Gabriele De Santis

Born in 1983
Lives and works in Rome, Italy.


Exhibitions
  1. We're short a guy
  2. Drop like it's hot

Biography (pdf / French)


Developed through a multiplicity of media including painting, installation, video and environment, Gabriele de Santis's work explores the channels and vehicles of the globalised collective imagination. He does this from a point of view that combines his Italian roots and his position in art under advanced capitalism. His works often operate like slogans or catchphrases promoting a certain meaning of mobility, speed and ascension—like his paintings and pedestals wearing roller-skates or handlebars, his works activated by being thrown on a trampoline, his slide installations, the recurring icon of a suspended Michael Jordan, or the semi-fetichised figure of the skateboard. This momentum, or state of weightlessness, is characteristic of contemporary forms of communication and existence, in keeping with what Baudrillard called “the ecstasy of communication”. It also evokes the consumption movement that cultural signs are designed to trigger, the state of ascension being shown outside of every “possible fall”: the physical “reminder” principle that De Santis has fun with in his trampoline installations, through which viewers experience that every high (being “tops” physically or socially) is subject to the laws of gravity. In a updated way, the trampoline and the fleeting moment of fulfilment in Gabriele de Santis's work seem to echoed to what Jeff Koons has defined as an “intense desire for social mobility” modelled on “the tragedy of unattainable states.”

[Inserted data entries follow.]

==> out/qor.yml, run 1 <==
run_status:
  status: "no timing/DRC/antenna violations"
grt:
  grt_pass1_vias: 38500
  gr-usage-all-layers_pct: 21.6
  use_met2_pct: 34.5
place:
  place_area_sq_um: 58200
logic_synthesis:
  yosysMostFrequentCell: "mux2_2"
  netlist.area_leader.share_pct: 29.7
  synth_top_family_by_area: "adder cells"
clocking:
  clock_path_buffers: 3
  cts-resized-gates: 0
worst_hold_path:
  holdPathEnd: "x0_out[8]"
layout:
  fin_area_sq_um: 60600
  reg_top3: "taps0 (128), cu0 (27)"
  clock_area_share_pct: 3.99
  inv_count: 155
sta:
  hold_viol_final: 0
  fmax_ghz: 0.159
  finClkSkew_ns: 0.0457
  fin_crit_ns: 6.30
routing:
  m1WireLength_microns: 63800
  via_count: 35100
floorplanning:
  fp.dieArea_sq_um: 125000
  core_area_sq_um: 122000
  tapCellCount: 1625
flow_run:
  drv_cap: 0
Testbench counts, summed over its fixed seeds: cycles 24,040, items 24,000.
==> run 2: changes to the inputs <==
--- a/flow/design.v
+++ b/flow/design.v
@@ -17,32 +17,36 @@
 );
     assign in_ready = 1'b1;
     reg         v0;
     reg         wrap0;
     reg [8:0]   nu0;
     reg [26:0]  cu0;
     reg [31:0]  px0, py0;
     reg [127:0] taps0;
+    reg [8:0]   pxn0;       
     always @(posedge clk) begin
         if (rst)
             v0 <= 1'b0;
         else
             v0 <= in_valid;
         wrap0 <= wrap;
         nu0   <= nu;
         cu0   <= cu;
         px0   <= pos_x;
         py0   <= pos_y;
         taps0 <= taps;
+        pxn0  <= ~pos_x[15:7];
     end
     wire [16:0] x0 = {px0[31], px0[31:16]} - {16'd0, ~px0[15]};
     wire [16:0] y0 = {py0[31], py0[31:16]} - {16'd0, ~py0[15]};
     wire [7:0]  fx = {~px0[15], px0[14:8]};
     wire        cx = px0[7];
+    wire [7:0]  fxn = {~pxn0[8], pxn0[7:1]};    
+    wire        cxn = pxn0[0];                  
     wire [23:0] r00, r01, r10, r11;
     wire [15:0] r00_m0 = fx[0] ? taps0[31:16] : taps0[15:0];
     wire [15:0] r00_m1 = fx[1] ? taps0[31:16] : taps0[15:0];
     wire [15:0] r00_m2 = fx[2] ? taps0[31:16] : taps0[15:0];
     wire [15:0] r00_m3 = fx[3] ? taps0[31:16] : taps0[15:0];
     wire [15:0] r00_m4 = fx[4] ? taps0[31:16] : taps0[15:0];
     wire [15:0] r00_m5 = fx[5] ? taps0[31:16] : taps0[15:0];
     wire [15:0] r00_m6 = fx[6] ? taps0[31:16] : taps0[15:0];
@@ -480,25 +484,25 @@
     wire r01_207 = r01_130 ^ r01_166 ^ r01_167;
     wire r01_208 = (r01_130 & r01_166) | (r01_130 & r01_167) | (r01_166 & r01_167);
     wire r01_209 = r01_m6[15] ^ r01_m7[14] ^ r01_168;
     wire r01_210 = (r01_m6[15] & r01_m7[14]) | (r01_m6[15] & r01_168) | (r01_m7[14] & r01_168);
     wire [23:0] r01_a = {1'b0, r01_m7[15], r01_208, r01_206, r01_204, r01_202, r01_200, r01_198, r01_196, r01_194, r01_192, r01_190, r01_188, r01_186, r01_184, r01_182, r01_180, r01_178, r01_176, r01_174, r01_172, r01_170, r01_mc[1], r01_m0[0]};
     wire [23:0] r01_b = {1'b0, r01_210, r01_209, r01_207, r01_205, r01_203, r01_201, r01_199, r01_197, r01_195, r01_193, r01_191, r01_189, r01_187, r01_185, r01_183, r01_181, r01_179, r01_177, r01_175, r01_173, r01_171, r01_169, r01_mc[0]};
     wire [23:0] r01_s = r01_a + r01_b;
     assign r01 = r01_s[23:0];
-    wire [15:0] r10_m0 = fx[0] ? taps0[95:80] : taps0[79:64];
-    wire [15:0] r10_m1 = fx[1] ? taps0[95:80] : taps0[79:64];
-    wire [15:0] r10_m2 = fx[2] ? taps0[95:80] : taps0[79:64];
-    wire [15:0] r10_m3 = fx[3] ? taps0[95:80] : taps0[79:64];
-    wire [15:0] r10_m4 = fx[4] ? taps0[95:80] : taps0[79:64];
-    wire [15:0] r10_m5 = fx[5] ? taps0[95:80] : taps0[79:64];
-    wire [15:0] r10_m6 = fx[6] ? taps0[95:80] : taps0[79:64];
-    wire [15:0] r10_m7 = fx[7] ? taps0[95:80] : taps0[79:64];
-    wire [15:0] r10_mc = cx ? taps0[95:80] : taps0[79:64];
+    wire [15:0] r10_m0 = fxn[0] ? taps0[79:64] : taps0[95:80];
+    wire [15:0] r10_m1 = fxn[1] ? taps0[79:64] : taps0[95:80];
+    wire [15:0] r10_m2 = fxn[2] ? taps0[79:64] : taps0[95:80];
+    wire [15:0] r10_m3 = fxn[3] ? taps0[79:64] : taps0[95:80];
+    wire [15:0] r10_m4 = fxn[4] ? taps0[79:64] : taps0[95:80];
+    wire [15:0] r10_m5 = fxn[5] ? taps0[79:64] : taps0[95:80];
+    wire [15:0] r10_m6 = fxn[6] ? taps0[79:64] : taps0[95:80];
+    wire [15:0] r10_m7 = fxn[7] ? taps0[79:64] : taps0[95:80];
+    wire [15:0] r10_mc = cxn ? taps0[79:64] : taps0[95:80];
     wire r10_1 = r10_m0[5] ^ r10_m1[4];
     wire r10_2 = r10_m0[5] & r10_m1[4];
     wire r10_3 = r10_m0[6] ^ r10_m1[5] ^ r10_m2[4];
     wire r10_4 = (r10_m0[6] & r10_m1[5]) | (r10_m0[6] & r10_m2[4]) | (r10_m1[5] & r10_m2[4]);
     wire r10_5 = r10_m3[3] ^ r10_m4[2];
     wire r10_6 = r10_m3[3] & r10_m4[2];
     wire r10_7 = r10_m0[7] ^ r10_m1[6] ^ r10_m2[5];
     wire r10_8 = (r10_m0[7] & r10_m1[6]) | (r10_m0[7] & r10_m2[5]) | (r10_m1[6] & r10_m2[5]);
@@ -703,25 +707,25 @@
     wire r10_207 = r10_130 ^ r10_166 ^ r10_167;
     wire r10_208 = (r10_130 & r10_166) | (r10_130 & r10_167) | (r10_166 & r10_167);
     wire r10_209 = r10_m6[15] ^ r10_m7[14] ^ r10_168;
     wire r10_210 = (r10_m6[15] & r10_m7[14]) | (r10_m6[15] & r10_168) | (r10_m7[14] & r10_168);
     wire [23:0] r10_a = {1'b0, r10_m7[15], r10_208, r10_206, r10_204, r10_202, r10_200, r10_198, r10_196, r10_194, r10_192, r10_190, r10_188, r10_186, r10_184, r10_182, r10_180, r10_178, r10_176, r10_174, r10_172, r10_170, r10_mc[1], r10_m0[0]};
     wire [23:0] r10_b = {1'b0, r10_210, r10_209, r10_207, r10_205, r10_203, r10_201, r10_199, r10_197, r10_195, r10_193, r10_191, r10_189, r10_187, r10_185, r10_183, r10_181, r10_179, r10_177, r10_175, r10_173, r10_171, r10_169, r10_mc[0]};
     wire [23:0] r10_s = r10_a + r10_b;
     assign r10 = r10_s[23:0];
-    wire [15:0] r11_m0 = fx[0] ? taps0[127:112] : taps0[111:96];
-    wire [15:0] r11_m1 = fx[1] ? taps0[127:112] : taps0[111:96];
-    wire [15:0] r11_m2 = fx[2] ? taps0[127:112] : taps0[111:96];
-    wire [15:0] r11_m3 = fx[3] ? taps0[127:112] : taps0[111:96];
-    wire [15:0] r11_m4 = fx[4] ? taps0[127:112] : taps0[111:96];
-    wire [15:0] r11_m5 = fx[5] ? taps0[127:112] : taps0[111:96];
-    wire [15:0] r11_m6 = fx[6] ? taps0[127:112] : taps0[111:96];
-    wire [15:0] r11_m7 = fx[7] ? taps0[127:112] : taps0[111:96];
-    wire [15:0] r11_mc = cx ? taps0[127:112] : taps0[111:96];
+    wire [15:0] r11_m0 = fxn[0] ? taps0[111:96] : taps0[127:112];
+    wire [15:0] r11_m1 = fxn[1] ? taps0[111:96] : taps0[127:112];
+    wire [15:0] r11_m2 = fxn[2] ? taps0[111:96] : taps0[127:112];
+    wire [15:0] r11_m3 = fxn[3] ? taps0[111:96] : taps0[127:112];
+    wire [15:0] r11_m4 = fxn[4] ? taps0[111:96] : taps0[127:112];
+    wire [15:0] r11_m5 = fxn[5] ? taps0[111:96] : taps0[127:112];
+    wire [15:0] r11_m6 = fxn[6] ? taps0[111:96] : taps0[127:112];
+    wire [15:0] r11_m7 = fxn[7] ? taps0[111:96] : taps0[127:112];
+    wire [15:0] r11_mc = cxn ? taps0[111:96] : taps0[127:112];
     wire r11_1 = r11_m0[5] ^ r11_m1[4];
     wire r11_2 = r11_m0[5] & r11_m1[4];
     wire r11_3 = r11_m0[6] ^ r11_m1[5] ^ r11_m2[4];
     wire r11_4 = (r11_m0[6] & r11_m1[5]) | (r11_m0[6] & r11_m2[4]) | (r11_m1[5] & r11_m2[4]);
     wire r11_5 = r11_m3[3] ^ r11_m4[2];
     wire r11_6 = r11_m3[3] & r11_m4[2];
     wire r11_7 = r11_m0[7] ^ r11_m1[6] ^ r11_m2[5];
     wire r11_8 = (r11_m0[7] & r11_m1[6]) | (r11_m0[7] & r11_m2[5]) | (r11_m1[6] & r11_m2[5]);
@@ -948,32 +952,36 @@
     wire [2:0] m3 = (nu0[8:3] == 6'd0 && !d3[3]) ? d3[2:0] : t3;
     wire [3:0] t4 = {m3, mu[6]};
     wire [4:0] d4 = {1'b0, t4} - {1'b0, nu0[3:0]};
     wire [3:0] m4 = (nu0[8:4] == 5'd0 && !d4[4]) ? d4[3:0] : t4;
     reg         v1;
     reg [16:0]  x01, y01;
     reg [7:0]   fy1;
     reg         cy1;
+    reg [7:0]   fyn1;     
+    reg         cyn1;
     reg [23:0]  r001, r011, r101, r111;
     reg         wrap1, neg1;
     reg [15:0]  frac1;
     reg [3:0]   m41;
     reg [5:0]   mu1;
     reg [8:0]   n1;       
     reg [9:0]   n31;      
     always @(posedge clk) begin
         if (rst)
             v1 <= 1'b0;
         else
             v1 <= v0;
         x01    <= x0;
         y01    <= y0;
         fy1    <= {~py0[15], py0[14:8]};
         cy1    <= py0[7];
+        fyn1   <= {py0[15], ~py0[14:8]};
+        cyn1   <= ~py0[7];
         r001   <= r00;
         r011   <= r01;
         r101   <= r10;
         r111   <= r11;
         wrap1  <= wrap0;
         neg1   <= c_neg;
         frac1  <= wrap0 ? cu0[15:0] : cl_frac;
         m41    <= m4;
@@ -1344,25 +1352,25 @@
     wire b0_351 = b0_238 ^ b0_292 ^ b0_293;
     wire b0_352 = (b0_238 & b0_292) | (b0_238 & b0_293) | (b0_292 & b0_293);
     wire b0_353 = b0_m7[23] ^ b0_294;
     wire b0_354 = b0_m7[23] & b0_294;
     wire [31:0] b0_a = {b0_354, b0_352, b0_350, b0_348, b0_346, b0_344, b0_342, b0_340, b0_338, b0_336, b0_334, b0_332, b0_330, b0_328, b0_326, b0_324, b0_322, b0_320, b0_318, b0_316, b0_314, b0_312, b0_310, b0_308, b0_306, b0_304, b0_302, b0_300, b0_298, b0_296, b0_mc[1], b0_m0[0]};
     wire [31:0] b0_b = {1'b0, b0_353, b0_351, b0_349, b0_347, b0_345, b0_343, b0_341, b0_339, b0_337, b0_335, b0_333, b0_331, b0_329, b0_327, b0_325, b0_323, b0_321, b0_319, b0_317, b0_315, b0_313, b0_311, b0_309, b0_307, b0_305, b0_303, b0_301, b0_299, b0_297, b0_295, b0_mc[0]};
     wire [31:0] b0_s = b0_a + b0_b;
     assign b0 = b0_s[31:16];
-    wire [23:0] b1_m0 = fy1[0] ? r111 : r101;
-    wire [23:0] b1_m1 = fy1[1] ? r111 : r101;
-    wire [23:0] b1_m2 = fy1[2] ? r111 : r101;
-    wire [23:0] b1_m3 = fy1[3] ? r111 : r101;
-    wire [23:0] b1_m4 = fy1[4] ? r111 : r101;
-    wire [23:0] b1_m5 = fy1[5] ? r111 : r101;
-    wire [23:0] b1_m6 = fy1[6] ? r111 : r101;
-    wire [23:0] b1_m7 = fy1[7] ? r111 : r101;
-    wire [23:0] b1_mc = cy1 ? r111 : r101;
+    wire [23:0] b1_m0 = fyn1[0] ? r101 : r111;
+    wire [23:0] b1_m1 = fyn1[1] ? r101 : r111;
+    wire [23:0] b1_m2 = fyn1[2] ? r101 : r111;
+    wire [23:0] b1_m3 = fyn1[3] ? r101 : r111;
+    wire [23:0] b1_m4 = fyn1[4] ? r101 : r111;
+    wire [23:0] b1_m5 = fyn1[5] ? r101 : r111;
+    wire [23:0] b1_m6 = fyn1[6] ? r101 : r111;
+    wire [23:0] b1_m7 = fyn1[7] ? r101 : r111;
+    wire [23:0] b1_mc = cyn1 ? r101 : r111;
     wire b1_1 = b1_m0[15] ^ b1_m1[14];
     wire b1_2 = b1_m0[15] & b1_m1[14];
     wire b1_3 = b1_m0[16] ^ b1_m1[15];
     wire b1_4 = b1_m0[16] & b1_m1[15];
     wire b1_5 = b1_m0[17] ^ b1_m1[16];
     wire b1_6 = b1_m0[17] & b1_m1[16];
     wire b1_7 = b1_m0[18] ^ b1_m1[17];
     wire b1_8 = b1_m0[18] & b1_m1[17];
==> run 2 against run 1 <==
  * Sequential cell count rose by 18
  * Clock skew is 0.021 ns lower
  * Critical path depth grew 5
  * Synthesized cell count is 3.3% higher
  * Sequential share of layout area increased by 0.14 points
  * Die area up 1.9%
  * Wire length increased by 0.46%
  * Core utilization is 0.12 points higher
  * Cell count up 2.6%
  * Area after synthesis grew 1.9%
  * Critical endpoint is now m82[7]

Through the constant use of sports allegory, De Santis also examines the mythology of the artist through that of the competitor, the athlete, and treats the exhibition space as a codified, euphemised social space. The artist also sees this “signage” as the principle of the constitution of a “personality”. Each sign or object is understood not just as a “vehicle” of social, even national identification (football or basketball teams, the theme underlying his new exhibition at Valentin gallery, in a kind of Italy vs USA match, or even skate culture), but also as a sign of the globalised world of entertainment.

In De Santis's attention and recurring references to contemporary signage (emoticons, hashtags, punctuation marks) and to the mobility of the mediums it is written on, these works evoke an ever-fluctutating referent. These signs taken from social networks, De Santis brings into tension with stabilising elements that are supposed to represent cultural rooting: the “painting” sign, the marble or the column. If the marble and the column refer to slow, verticalised methods of shaping culture, to its intrinsic conservatism (and also to its “foundational” Italian identity), these signals deal with the immateriality of virtual language, its instantaneousness and pervasive horizontality.

By questioning these notions of boundaries and demarcation, particularly through the image of the playing field, De Santis explores performance values and the desire for identification by re-situating them in the context of art. These elements also constitute signage, enabling marked-out circulation that questions the standardised behaviour of a viewer who is often invited to participate. On the walls, outside the codified performance space, one finds “non-players”, painting-“heads”, ghostly figures that double the viewer. Characters that, not taking part in the game, have instead come to watch the tightrope walker, hoping he'll fall off his rope.

La comedia dell'arte (the comedy of art), echoed by numerous references to the character Arlequino, the archetype of the Italian “trickster” but also a schematised reference to Picasso's legacy, also serves to examine the comedy of the play of society and the play of art. Often anthropomorphised, the objects and signals in Gabriele de Santis's work seem to interact in order to construct something of a meeting scenario: two pink and blue bags sticking together fraternally, two plinths sharing a drink at an exhibition opening.